Sanjeev Krishna, F.Med.Sci., from St. George's Hospital Medical School in London, U.K., and colleagues examined proteomic profiles in the serum of 102 patients with tuberculosis and 91 controls using SELDI-ToF mass spectrometry. An additional 77 tuberculosis patients and 79 controls were used to validate the markers. Control patients had a range of inflammatory conditions whose clinical features can mimic tuberculosis. Subjects were from the United Kingdom, Uganda, Angola and The Gambia.
The researchers identified four biomarkers (serum amyloid A protein, transthyretin, neopterin, and C reactive protein) that in various combinations gave a diagnostic accuracy of up to 84 percent. These biomarkers gave a diagnostic accuracy up to 78 percent when tested on the independent set of patients.
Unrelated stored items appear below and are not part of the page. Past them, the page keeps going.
File: src/rtl/bus_arb_pkg.sv
// Shared types and helpers for the bus source arbiter and future one-hot decoders.
package bus_arb_pkg;

  localparam int BUS_W   = 16;
  localparam int MAX_SRC = 16;

  typedef logic [BUS_W-1:0] bus_word_t;

  // True when exactly one bit of v is set; callers zero-extend narrower vectors.
  function automatic logic is_onehot(input logic [MAX_SRC-1:0] v);
    return (v != '0) && ((v & (v - MAX_SRC'(1))) == '0);
  endfunction

endpackage

File: src/rtl/rr_arbiter.sv
// Round-robin arbiter: scans from rr_ptr upward with wrap, owns the rr_ptr register.
module rr_arbiter
  import bus_arb_pkg::*;
#(
  parameter int NUM_SRC = 4,
  parameter int SRC_W   = $clog2(NUM_SRC)
) (
  input  logic               clk,
  input  logic               rst_n,
  input  logic [NUM_SRC-1:0] eligible,
  input  logic               update,
  output logic [SRC_W-1:0]   winner,
  output logic [NUM_SRC-1:0] grant,
  output logic [SRC_W-1:0]   rr_ptr
);

  logic [SRC_W-1:0] rr_ptr_q, rr_ptr_d;
  logic [SRC_W:0]   scan_idx;
  logic             found;

  // First eligible index at or after rr_ptr, wrapping inside 0..NUM_SRC-1.
  always_comb begin
    winner   = '0;
    grant    = '0;
    found    = 1'b0;
    scan_idx = '0;
    for (int off = 0; off < NUM_SRC; off++) begin
      scan_idx = {1'b0, rr_ptr_q} + (SRC_W+1)'(off);
      if (scan_idx >= (SRC_W+1)'(NUM_SRC)) begin
        scan_idx = scan_idx - (SRC_W+1)'(NUM_SRC);
      end
      if (!found && eligible[scan_idx[SRC_W-1:0]]) begin
        found                        = 1'b1;
        winner                       = scan_idx[SRC_W-1:0];
        grant[scan_idx[SRC_W-1:0]]   = 1'b1;
      end
    end
  end

  // Pointer moves past the winner; explicit wrap keeps it below NUM_SRC for any size.
  always_comb begin
    rr_ptr_d = rr_ptr_q;
    if (update && found) begin
      rr_ptr_d = (winner == SRC_W'(NUM_SRC-1)) ? '0 : winner + SRC_W'(1);
    end
  end

  // Pointer register.
  always_ff @(posedge clk or negedge rst_n) begin
    if (!rst_n) begin
      rr_ptr_q <= '0;
    end else begin
      rr_ptr_q <= rr_ptr_d;
    end
  end

  assign rr_ptr = rr_ptr_q;

endmodule

File: src/rtl/bus_arb_mux.sv
// Arbitrated source mux: round-robin or forced selection onto one registered
// output word with a valid/ready handshake and illegal-select flagging.
module bus_arb_mux
  import bus_arb_pkg::*;
#(
  parameter int WIDTH   = BUS_W,
  parameter int NUM_SRC = 4,
  parameter int SRC_W   = $clog2(NUM_SRC)
) (
  input  logic                       clk,
  input  logic                       rst_n,
  input  logic [NUM_SRC-1:0]         src_req,
  input  logic [NUM_SRC*WIDTH-1:0]   src_data,
  output logic [NUM_SRC-1:0]         src_ack,
  input  logic                       force_en,
  input  logic [NUM_SRC-1:0]         force_sel,
  output logic                       out_valid,
  input  logic                       out_ready,
  output logic [WIDTH-1:0]           out_data,
  output logic [SRC_W-1:0]           out_src,
  output logic                       sel_err
);

  logic [WIDTH-1:0]   src_word [NUM_SRC];
  logic [NUM_SRC-1:0] eligible;
  logic [NUM_SRC-1:0] grant;
  logic [SRC_W-1:0]   winner;
  logic [SRC_W-1:0]   rr_ptr;
  logic               force_legal;
  logic               load;
  logic               grant_fire;
  logic               rr_update;

  logic               out_valid_q, out_valid_d;
  logic [WIDTH-1:0]   out_data_q,  out_data_d;
  logic [SRC_W-1:0]   out_src_q,   out_src_d;
  logic               sel_err_q,   sel_err_d;

  for (genvar i = 0; i < NUM_SRC; i++) begin : g_unpack
    assign src_word[i] = src_data[i*WIDTH +: WIDTH];
  end

  // Eligibility masking and handshake; no acks are issued while reset is held.
  always_comb begin
    force_legal = is_onehot(MAX_SRC'(force_sel));
    eligible    = src_req;
    if (force_en) begin
      eligible = force_legal ? (src_req & force_sel) : '0;
    end
    load       = !out_valid_q || out_ready;
    grant_fire = load && rst_n && (eligible != '0);
    rr_update  = grant_fire && !force_en;
    src_ack    = grant_fire ? grant : '0;
  end

  rr_arbiter #(
    .NUM_SRC (NUM_SRC),
    .SRC_W   (SRC_W)
  ) u_rr_arbiter (
    .clk      (clk),
    .rst_n    (rst_n),
    .eligible (eligible),
    .update   (rr_update),
    .winner   (winner),
    .grant    (grant),
    .rr_ptr   (rr_ptr)
  );

  // Output register next state: load on grant, drain valid on empty load, hold on stall.
  always_comb begin
    out_valid_d = out_valid_q;
    out_data_d  = out_data_q;
    out_src_d   = out_src_q;
    if (load) begin
      out_valid_d = grant_fire;
      if (grant_fire) begin
        out_data_d = src_word[winner];
        out_src_d  = winner;
      end
    end
    sel_err_d = force_en && !force_legal;
  end

  // Output and error flops.
  always_ff @(posedge clk or negedge rst_n) begin
    if (!rst_n) begin
      out_valid_q <= 1'b0;
      out_data_q  <= '0;
      out_src_q   <= '0;
      sel_err_q   <= 1'b0;
    end else begin
      out_valid_q <= out_valid_d;
      out_data_q  <= out_data_d;
      out_src_q   <= out_src_d;
      sel_err_q   <= sel_err_d;
    end
  end

  assign out_valid = out_valid_q;
  assign out_data  = out_data_q;
  assign out_src   = out_src_q;
  assign sel_err   = sel_err_q;

endmodule

File: config.mk
export PLATFORM = sky130hd
export DESIGN_NAME = bus_arb_mux
export DESIGN_NICKNAME = d
export VERILOG_FILES = /design/src/rtl/bus_arb_pkg.sv /design/src/rtl/rr_arbiter.sv /design/src/rtl/bus_arb_mux.sv
export SDC_FILE = /design/constraint.sdc
export NUM_CORES = 1
export LEC_CHECK = 0
export BUFFER_PORTS_ARGS = -buffer_cell sky130_fd_sc_hd__buf_4
export CAP_MARGIN = 20
export CORE_MARGIN = 4
export CORE_UTILIZATION = 51
export CTS_CLUSTER_SIZE = 8
export DETAILED_ROUTE_END_ITERATION = 16
export MAX_ROUTING_LAYER = met4
export PLACE_DENSITY = 0.93
export SLEW_MARGIN = 20
export SYNTH_ARGS = -nofsm -noshare
export SYNTH_HDL_FRONTEND = slang
export SYNTH_SLANG_ARGS = --single-unit
File: constraint.sdc
create_clock -name clk -period 4.5 [get_ports clk]
set_input_delay 0 -clock clk [delete_from_list [all_inputs] [get_ports clk]]
set_output_delay 0 -clock clk [all_outputs]
set_load 0.01 [all_outputs]
## Yosys cells after proc, flatten, opt, wreduce, memory -nomap -nowiden

Cells that the tools add are included.

| word-level totals | value |
|---|---|
| output and inout bits | 24 |
| flip-flop bits (word level) | 22 |
| memory bits (writable) | 0 |
| latch bits | 0 |
| memories | 0 |
| bits in read-only memories | 0 |
| logic and storage cells | 97 |

| operators by class | value |
|---|---|
| div/mod/pow operators | 0 |
| order comparisons | 13 |
| $add $sub $neg | 9 |
| eq/ne operators | 1 |
| shifts and indexed selects | 0 |
| mux-type cells | 39 |
| reduce and logical (&&, ||, !) cells | 24 |
| $mul | 0 |
| bitwise operators | 6 |

Operators by type and width:

| operator | number |
|---|---|
| $bmux 16 s2 | 1 |
| $mux 16 | 2 |
| $mux 4 | 7 |
| $mux 2 | 9 |
| $and 4x16->16 | 1 |
| $logic_not 16->1 | 1 |
| $logic_and 1x1->1 | 13 |
| $ge 3x3->1 const B | 4 |
| $lt 2x3->1 const B | 4 |
| $mux 1 | 12 |
| $or 4x4->4 | 3 |
| $bmux 1 s2 | 4 |
| $demux 1 s2 | 4 |
| $ge 2x1->1 const B | 4 |
| $reduce_bool 4->1 | 2 |
| $sub 2x1->2 const B | 4 |
| $add 2x2->3 const B | 2 |
| $logic_not 1->1 | 6 |
| $sub 4x1->5 const B | 1 |
| $and 4x4->4 | 1 |
| $add 2x1->3 const B | 1 |
| $ge 2x3->1 const B | 1 |
| $not 2->3 | 1 |
| $add 2x1->2 const B | 1 |
| other kinds (3) | 3 |

## Longest topological paths before layout

Gate-level depths: netlist of run 1.

| depth | value |
|---|---|
| depth in word-level cells | 22 |
| gate-level depth with buffers | 13 |

## Cells and area by module

A second synthesis of run 1 with hierarchy kept.

| unflattened totals | value |
|---|---|
| cell total of the unflattened synthesis | 137 |
| area total of the unflattened synthesis | 1,803.0 µm² |

By module, submodules not included:

| module | area each (µm²) | cells an instance | instances |
|---|---|---|---|
| bus_arb_mux | 1,277.5 | 82 | 1 |
| rr_arbiter | 525.5 | 55 | 1 |

## Least setup slack after synthesis of run 1

OpenSTA, ideal clock, no wires.

| path | value |
|---|---|
| path kind | register -> register |
| start point | register u_rr_arbiter.rr_ptr_q[1] (netlist: u_rr_arbiter.rr_ptr[1]) |
| end point | register u_rr_arbiter.rr_ptr_q[0] (netlist: u_rr_arbiter.rr_ptr[0]) |
| stages on the path, launching flop included | 12 |
| data required time | 4.424 ns |
| arrival | 2.859 ns |
| clock period less this slack | 2.935 ns |
| path slack | 1.565 ns |
| cell sequence | dfrtp_1 -> clkbuf_1 -> inv_1 -> ha_1 -> clkbuf_1 -> o311ai_0 -> a21oi_2 -> buf_6 -> buf_8 -> ha_1 -> or4_1 -> o21ai_1 |

| on the way | value |
|---|---|
| longest elaborated chain between the ends | 16 |
| elaborated cells between the ends (all ways) | 41 |

Ends and longest elaborated chain:

| element | RTL line | source |
|---|---|---|
| start, declared | rr_arbiter.sv:17 | `logic [SRC_W-1:0] rr_ptr_q, rr_ptr_d;` |
| start signal, assigned | rr_arbiter.sv:53 | `rr_ptr_q <= rr_ptr_d;` |
| parallel branches: the longest is 13 deep, another holds $add 2x1->3 | n/a |  |
| $mux 2 * | rr_arbiter.sv:32 | `if (!found && eligible[scan_idx[SRC_W-1:0]]) begin` |
| via u_rr_arbiter.winner[0] | rr_arbiter.sv:12 | `output logic [SRC_W-1:0] winner,` |
| $add 2x1->2 / $eq 2x2->1 (equally long branches) | rr_arbiter.sv:44 | `rr_ptr_d = (winner == SRC_W'(NUM_SRC-1)) ? '0 : winner + SRC_W'(1);` |
| $mux 2 * | rr_arbiter.sv:44 |  |

Mark *: on every way through the listed nets, which the timed path passes. The select of a mux whose other input is x is not followed.
A chain may end at the register's enable or synchronous reset.

## Worst setup path in the final report of run 1

| path | value |
|---|---|
| start point | register u_rr_arbiter.rr_ptr_q[0] (netlist: u_rr_arbiter.rr_ptr[0]) |
| end point | register out_data_q[4] (netlist: out_data[4]) |

| on the way | value |
|---|---|
| longest elaborated chain between the ends | 18 |
| elaborated cells between the ends (all ways) | 40 |

Ends and longest elaborated chain:

| element | RTL line | source |
|---|---|---|
| parallel branches: the longest is 13 deep, another holds $add 2x1->3 | n/a |  |
| $mux 2 * | rr_arbiter.sv:32 |  |
| $not 2->3 (implied by the code) * | bus_arb_mux.sv:77 | `out_data_d = src_word[winner];` |
| $bmux 16 s2 * | bus_arb_mux.sv:77 |  |
| $mux 16 (implied by the code) * (2 in series) | bus_arb_mux.sv:77 |  |
| end signal, assigned | bus_arb_mux.sv:93 | `out_data_q <= out_data_d;` |
| end, declared | bus_arb_mux.sv:35 | `logic [WIDTH-1:0] out_data_q, out_data_d;` |

Mark *: on every way between the ends. The select of a mux whose other input is x is not followed.

==> results_dict.tcl, run 1 <==
set metrics [dict create \
    port_buffers 99 \
    synthMuxAreaShare 0.206 \
    gp_congestion 0.964 \
    synth_cell_types 46 \
    p_leak_nw 1.33 \
    drive_gt1_frac 0.459 \
    dr.pass1.iters 4 \
    ys_seq_area_frac 0.266 \
    ant_nets 0 \
    wl_per_cell_um 18.1 \
    tightest_slew_ps 982 \
    clk_transition_reported_paths_ps 80 \
    drtIter0Drc 99 \
    dieWidth_um 71.7 \
    synthFlopType "dfrtp_1" \
    final-hold-violation-count 0 \
    ys_ff_latch 22 \
    cts_repair_resize_count 0 \
    clock_latency_ps 270 \
    path_class "register to register" \
    critPathMaxFanout 23 \
    synthXorXnorAreaFrac 0.00423 \
    netlist_area_sq_mm 0.00207 \
    hpwl_um 4800 \
    ys_top_cells_by_area "dfrtp_1 27%, mux2i_1 18%, o221ai_2 12%" \
    diodes 0 \
    drv_cap 0 \
    slew_viol_final 0 \
    avgSynthCellArea_sq_um 10.3 \
    start_util 0.545 \
    die_y_um 71.7 \
    place_ws_ps 1080 \
    worstSetupEndpointType "register" \
    yosys_warnings 0 \
    worstSetupStartpointType "register" \
    cts_tree "done" \
    nNetsFinal 380 \
    globalRouteTotalUtil 0.244 \
    io_pins 100 \
    htreeDepth 1 \
    synth_fp_nets 286 \
    row_count 22 \
    power_density_mw_per_mm2 543 \
    synth_cells 201 \
    grt_pass1_wl_um 9900 \
    netlist.area_leader.share 0.266 \
    clock_path_buffers 2 \
    yosysMostFrequentCell "mux2i_1" \
    fin_crit_sh 0.769 \
    routed_wl_um 6190 \
    synth_compound_area_frac 0.267 \
    worst_slack_ps 1040 \
    multi_input_area_sq_mm 0.00140 \
    tns_ps 0 \
    fmax_ghz 0.289 \
    syn_to_final_growth_pct 37.9 \
    synth_largest_area_cell "dfrtp_1" \
    post-route-util 0.752 \
    synthTopCellsByCount "37 x mux2i_1, 26 x nand2_1, 22 x dfrtp_1" \
    grt-ovfl-total 0 \
    rsz0062_at_grt "no" \
    crit_arrival_ps 3590 \
    regArea_sq_um 551 \
    cts.sinks 22 \
    drcViolationCount 0 \
    ir_worst_vdd_mv 0.296 \
    setup_viol 0 \
    die-area_sq_mm 0.00514 \
    status "completed" \
    grt_pass1_vias 2021 \
    coreArea_sq_mm 0.00380 \
    synth_top_family_by_area "compound AO/OA/AOI/OAI gates" \
    synthArstFlopShare 1.00 \
    synthAdderAreaFrac 0.0544 \
    cts_setup_buffers 0 \
    grt_max_degree 25 \
    numCtsBuffers 3 \
    routed_via_density 5.93 \
    slew_headroom 0.346 \
    num-fill-cells 281 \
    synth_edf_count 0 \
    root_buffer "clkbuf_8" \
    fin_worst_skew_ps 3.97 \
    fin_crit_ps 3460 \
    antenna_found_initial 0 \
    synthSimpleGateAreaFrac 0.138 \
    num_vias 2029 \
    cp.required_ps 4630 \
    hold_buffers 1 \
    min_path_type "input port to register" \
]
==> routing by layer <==
layer	global-route usage	part of all wire	routed length, um
met3	0.0365	0.053	326
met2	0.407	0.52	3200
met5	-	0	0
met4	0.0605	0.018	110
met1	0.308	0.41	2550
==> cells by family after synthesis <==
family | count (synthesis)
compound gates | 60
xor+xnor | 1
buf+inv | 17
flops | 22
simple gates | 52
fa+ha+maj | 9
mux | 40
==> area by class of cell <==
cell class | count | share of cell area
Multi-Input combinational cell | 162 | 0.488
Timing Repair Buffer | 102 | 0.273
Sequential cell | 22 | 0.193
Tap cell | 48 | 0.0210
Clock buffer | 4 | 0.0193
Inverter | 4 | 0.00526
==> final timing paths <==
kind | start | end | slack, ps | depth (start not counted)
max | u_rr_arbiter.rr_ptr[0] | out_data[4] | 1040 | 10
min | force_sel[2] | sel_err | 20 | 2
min reg2reg | out_src[0] | out_src[0] | 500 | 2
max in group asynchronous | rst_n | out_data[3] | 4080 | 2
min in group asynchronous | rst_n | out_data[0] | 170 | 2
max reg2reg | u_rr_arbiter.rr_ptr[0] | out_data[4] | 1040 | 10
==> report_power, final <==
group	total, mW	switching [mW]	internal [mW]
logic	1.03	0.529	0.505
registers	0.372	0.0880	0.284
clock network	0.145	0.0671	0.0781
==> cells in the final DEF (no fill, tap or decap), types with 2 or more instances in the layout <==
cell | Yosys | layout
ha_1 | 9 | 9
o221ai_2 | 16 | 16
dfrtp_1 | 22 | 22
nor4_1 | 2 | 2
a21oi_1 | 9 | 9
a22o_1 | 4 | 4
o21a_1 | 2 | 2
mux4_2 | 2 | 2
o31ai_1 | 2 | 2
o211ai_1 | 2 | 2
nor4b_2 | 2 | 2
a21boi_2 | 2 | 2
inv_2 | 2 | 2
clkbuf_8 | 0 | 4
buf_4 | 1 | 100
nor3_1 | 4 | 4
o21ai_0 | 9 | 9
nor4b_1 | 2 | 2
or4_1 | 2 | 2
nor2_1 | 2 | 2
nand3_1 | 3 | 3
mux2i_1 | 37 | 37
nand2b_1 | 4 | 4
nand2_1 | 26 | 26
o21ai_1 | 4 | 4
or4b_4 | 2 | 2
inv_1 | 2 | 2
==> flip-flops by register name, summed over array words and instances, names as in the netlist <==
| register | cells |
|---|---|
| out_valid | 1 |
| out_data | 16 |
| out_src | 2 |
| u_rr_arbiter.rr_ptr | 2 |
| sel_err | 1 |
==> through the flow <==
stage | area [sq um] | cells | total power, mW | hold WS, ps
after CTS | 2860 | 342 | 1.55 | 26.3
after floorplan | 2070 | 201 | 1.15 | -296
after detailed placement | 2790 | 337 | 1.41 | -91.0
final | 2860 | 342 | 1.55 | 24.7
after global routing | 2860 | 342 | 1.66 | 38.5
after global placement | 2790 | 337 | 1.37 | -89.8
==> critical path, stage by stage, from the launching register on <==
cell      delay [ps]
dfrtp_1          690
inv_2            200
ha_1             490
nand2b_1         210
a21oi_1          170
a211oi_1          80
a211o_1          340
a21oi_4          450
buf_12           260
mux2i_1          280
o221ai_2         120
Power figures use the tool's default switching activity.
==> inputs of run 2 (changes only) <==
--- a/config.mk
+++ b/config.mk
@@ -5,14 +5,15 @@
 export SDC_FILE = /design/constraint.sdc
 export NUM_CORES = 1
 export LEC_CHECK = 0
+export ABC_AREA = 1
 export BUFFER_PORTS_ARGS = -buffer_cell sky130_fd_sc_hd__buf_4
 export CAP_MARGIN = 20
 export CORE_MARGIN = 4
-export CORE_UTILIZATION = 51
+export CORE_UTILIZATION = 49
 export CTS_CLUSTER_SIZE = 8
 export DETAILED_ROUTE_END_ITERATION = 16
 export MAX_ROUTING_LAYER = met4
-export PLACE_DENSITY = 0.93
+export PLACE_DENSITY = 0.88
 export SLEW_MARGIN = 20
 export SYNTH_ARGS = -nofsm -noshare
 export SYNTH_HDL_FRONTEND = slang
==> constraint.sdc (replaced) <==
create_clock -name clk -period 3.58 [get_ports clk]
set_input_delay 0 -clock clk [delete_from_list [all_inputs] [get_ports clk]]
set_output_delay 0 -clock clk [all_outputs]
set_load 0.01 [all_outputs]
==> run 2 against run 1 <==
  * Total power is 73% higher
  * Combinational power is 100% higher
  * Clock-buffer cell count is 1 lower
  * Cell count is 54% higher
  * Synthesized cell count is 92% higher
  * Utilization is 5.6 points lower
  * Worst setup slack worse by 430 ps
  * Non-clock buffer count is 1 higher
  * First-iteration DRC count is 55% higher
  * Routed wire length is 12% higher
  * Critical path type unchanged
  * Largest cell class unchanged
  * Largest power group unchanged
  * Highest routed layer unchanged
==> results_dict.tcl, run 2 <==
set metrics [dict create \
    io_pins 100 \
    cts.sinks 22 \
    port_buffers 99 \
    setup_viol 0 \
    fin_crit_ps 2970 \
    tns_ps 0 \
    synthFlopType "dfrtp_1" \
    grt_pass1_wl_um 11400 \
    ant_nets 0 \
    multi_input_area_sq_mm 0.00137 \
    fin_crit_sh 0.829 \
    synthArstFlopShare 1.00 \
    grt_pass1_vias 2541 \
    nNetsFinal 563 \
    rsz0062_at_grt "no" \
    netlist.area_leader.share 0.236 \
    clock_path_buffers 2 \
    drtIter0Drc 153 \
    start_util 0.522 \
    fmax_ghz 0.337 \
    ys_ff_latch 22 \
    cp-startpoint "u_rr_arbiter.rr_ptr[0]" \
    clock_latency_ps 260 \
    synth_cell_types 28 \
    routed_via_density 5.11 \
    regArea_sq_um 551 \
    worstSetupEndpointType "register" \
    power_density_mw_per_mm2 861 \
    final_common_cell "nand2_1" \
    dr.pass1.iters 4 \
    root_buffer "clkbuf_8" \
    htreeDepth 1 \
    finalNonFillerCells 528 \
    antenna_found_initial 0 \
    row_count 24 \
    hpwl_um 5440 \
    ir_worst_vdd_mv 0.466 \
    final_cell_mix "130 x nand2_1, 101 x buf_4, 78 x inv_1" \
    yosysMostFrequentCell "nand2_1" \
    slew_viol_final 0 \
    coreArea_sq_mm 0.00447 \
    worstSetupStartpointType "register" \
    drcViolationCount 0 \
    hp-start "force_en" \
    diodes 0 \
    die_y_um 77.0 \
    cp.required_ps 3710 \
    cts_tree "done" \
    fin_worst_skew_ps 2.49 \
    numCtsBuffers 3 \
    yosys_warnings 0 \
    synth_fp_nets 470 \
    final-hold-violation-count 0 \
    routed_wl_um 6920 \
    p_leak_nw 1.93 \
    grt-ovfl-total 0 \
    synth_edf_count 0 \
    netlist_area_sq_mm 0.00233 \
    status "completed" \
    largest_reg_flops 16 \
    ys_top_cells_by_area "dfrtp_1 24%, nand2_1 21%, nand3_1 17%" \
    globalRouteTotalUtil 0.235 \
    tightest_slew_ps 496 \
    synth_largest_area_cell "dfrtp_1" \
    gp_congestion 0.896 \
    grt_max_degree 36 \
    dp.cells 523 \
    drv_cap 0 \
    syn_to_final_growth_pct 33.4 \
    crit_arrival_ps 3100 \
    slew_headroom 0.667 \
    avgSynthCellArea_sq_um 6.06 \
    path_class "register to register" \
    hold_ws_ps 87.9 \
    synthTopCellsByCount "130 x nand2_1, 78 x inv_1, 77 x nand3_1" \
    critPathMaxFanout 35 \
    synth_cells 385 \
    num-fill-cells 410 \
    dieWidth_um 77.0 \
    min_path_type "input port to register" \
    die-area_sq_mm 0.00593 \
    num_vias 2698 \
    r2r-start "u_rr_arbiter.rr_ptr[0]" \
    clk_transition_reported_paths_ps 80 \
    drive_gt1_frac 0.273 \
    ys_seq_area_frac 0.236 \
    wl_per_cell_um 13.1 \
]
-- run 2: power breakdown --
part / leakage (nW) / total (mW) / switching, mW / internal (mW)
combinational: 1.63 / 2.08 / 1.32 / 0.751
sequential: 0.272 / 0.452 / 0.0905 / 0.361
clock: 0.0216 / 0.154 / 0.0794 / 0.0750
total: 1.93 / 2.68 / 1.49 / 1.19
-- run 2: worst paths after layout --
check                                    endpoint  slack, ps  depth (start not counted)
setup / recovery           u_rr_arbiter.rr_ptr[1]        610                         12
hold / removal                            sel_err         90                          3
setup reg to reg           u_rr_arbiter.rr_ptr[1]        610                         12
hold reg to reg                       out_data[1]        480                          2
max in group asynchronous            out_data[13]       3160                          2
min in group asynchronous             out_data[4]        180                          2
-- run 2: worst max-delay path, cell delays in order (launching register included) --
cell     delay (ps)
dfrtp_1         580
inv_2           180
ha_1            390
inv_1            90
nand3_1         120
nand2_4         140
inv_2            80
nand2_2          80
nand3_4         310
nand2_4         440
ha_1            300
nand2_1          60
o21ai_0          70
-- run 2: repair_timing --
action,in CTS,in global routing
hold endpoints to repair,23,0
buffers inserted,0,0
hold buffers,2,0
gates resized for setup,0,0
-- run 2: final cells by class --
class	count	share of cell area
Inverter	82	0.0996
Timing Repair Buffer	103	0.250
Tap cell	52	0.0209
Sequential cell	22	0.177
Clock buffer	3	0.0133
Multi-Input combinational cell	266	0.440
-- run 2: logic make-up (layout without fill, tap and decap cells) --
family | count (synthesis) | in the layout | synth area share
buffers and inverters | 97 | 188 | 0.178
adders and majority gates | 9 | 9 | 0.0482
and+or+nand+nor | 240 | 240 | 0.494
AOI/OAI and AO/OA | 17 | 17 | 0.0445
DFF | 22 | 22 | 0.236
"Further evidence of the absolute specificity of these tuberculosis markers, and generation of mass-spectral serum patterns from patients in the early stages of disease, could eventually have a huge effect on the clinical outcomes of tuberculosis infection worldwide by reducing the time between infection, diagnosis, and onset of therapy," Stuart J. Cordwell, Ph.D., from the University of Sydney in Australia, and colleagues write in an accompanying editorial.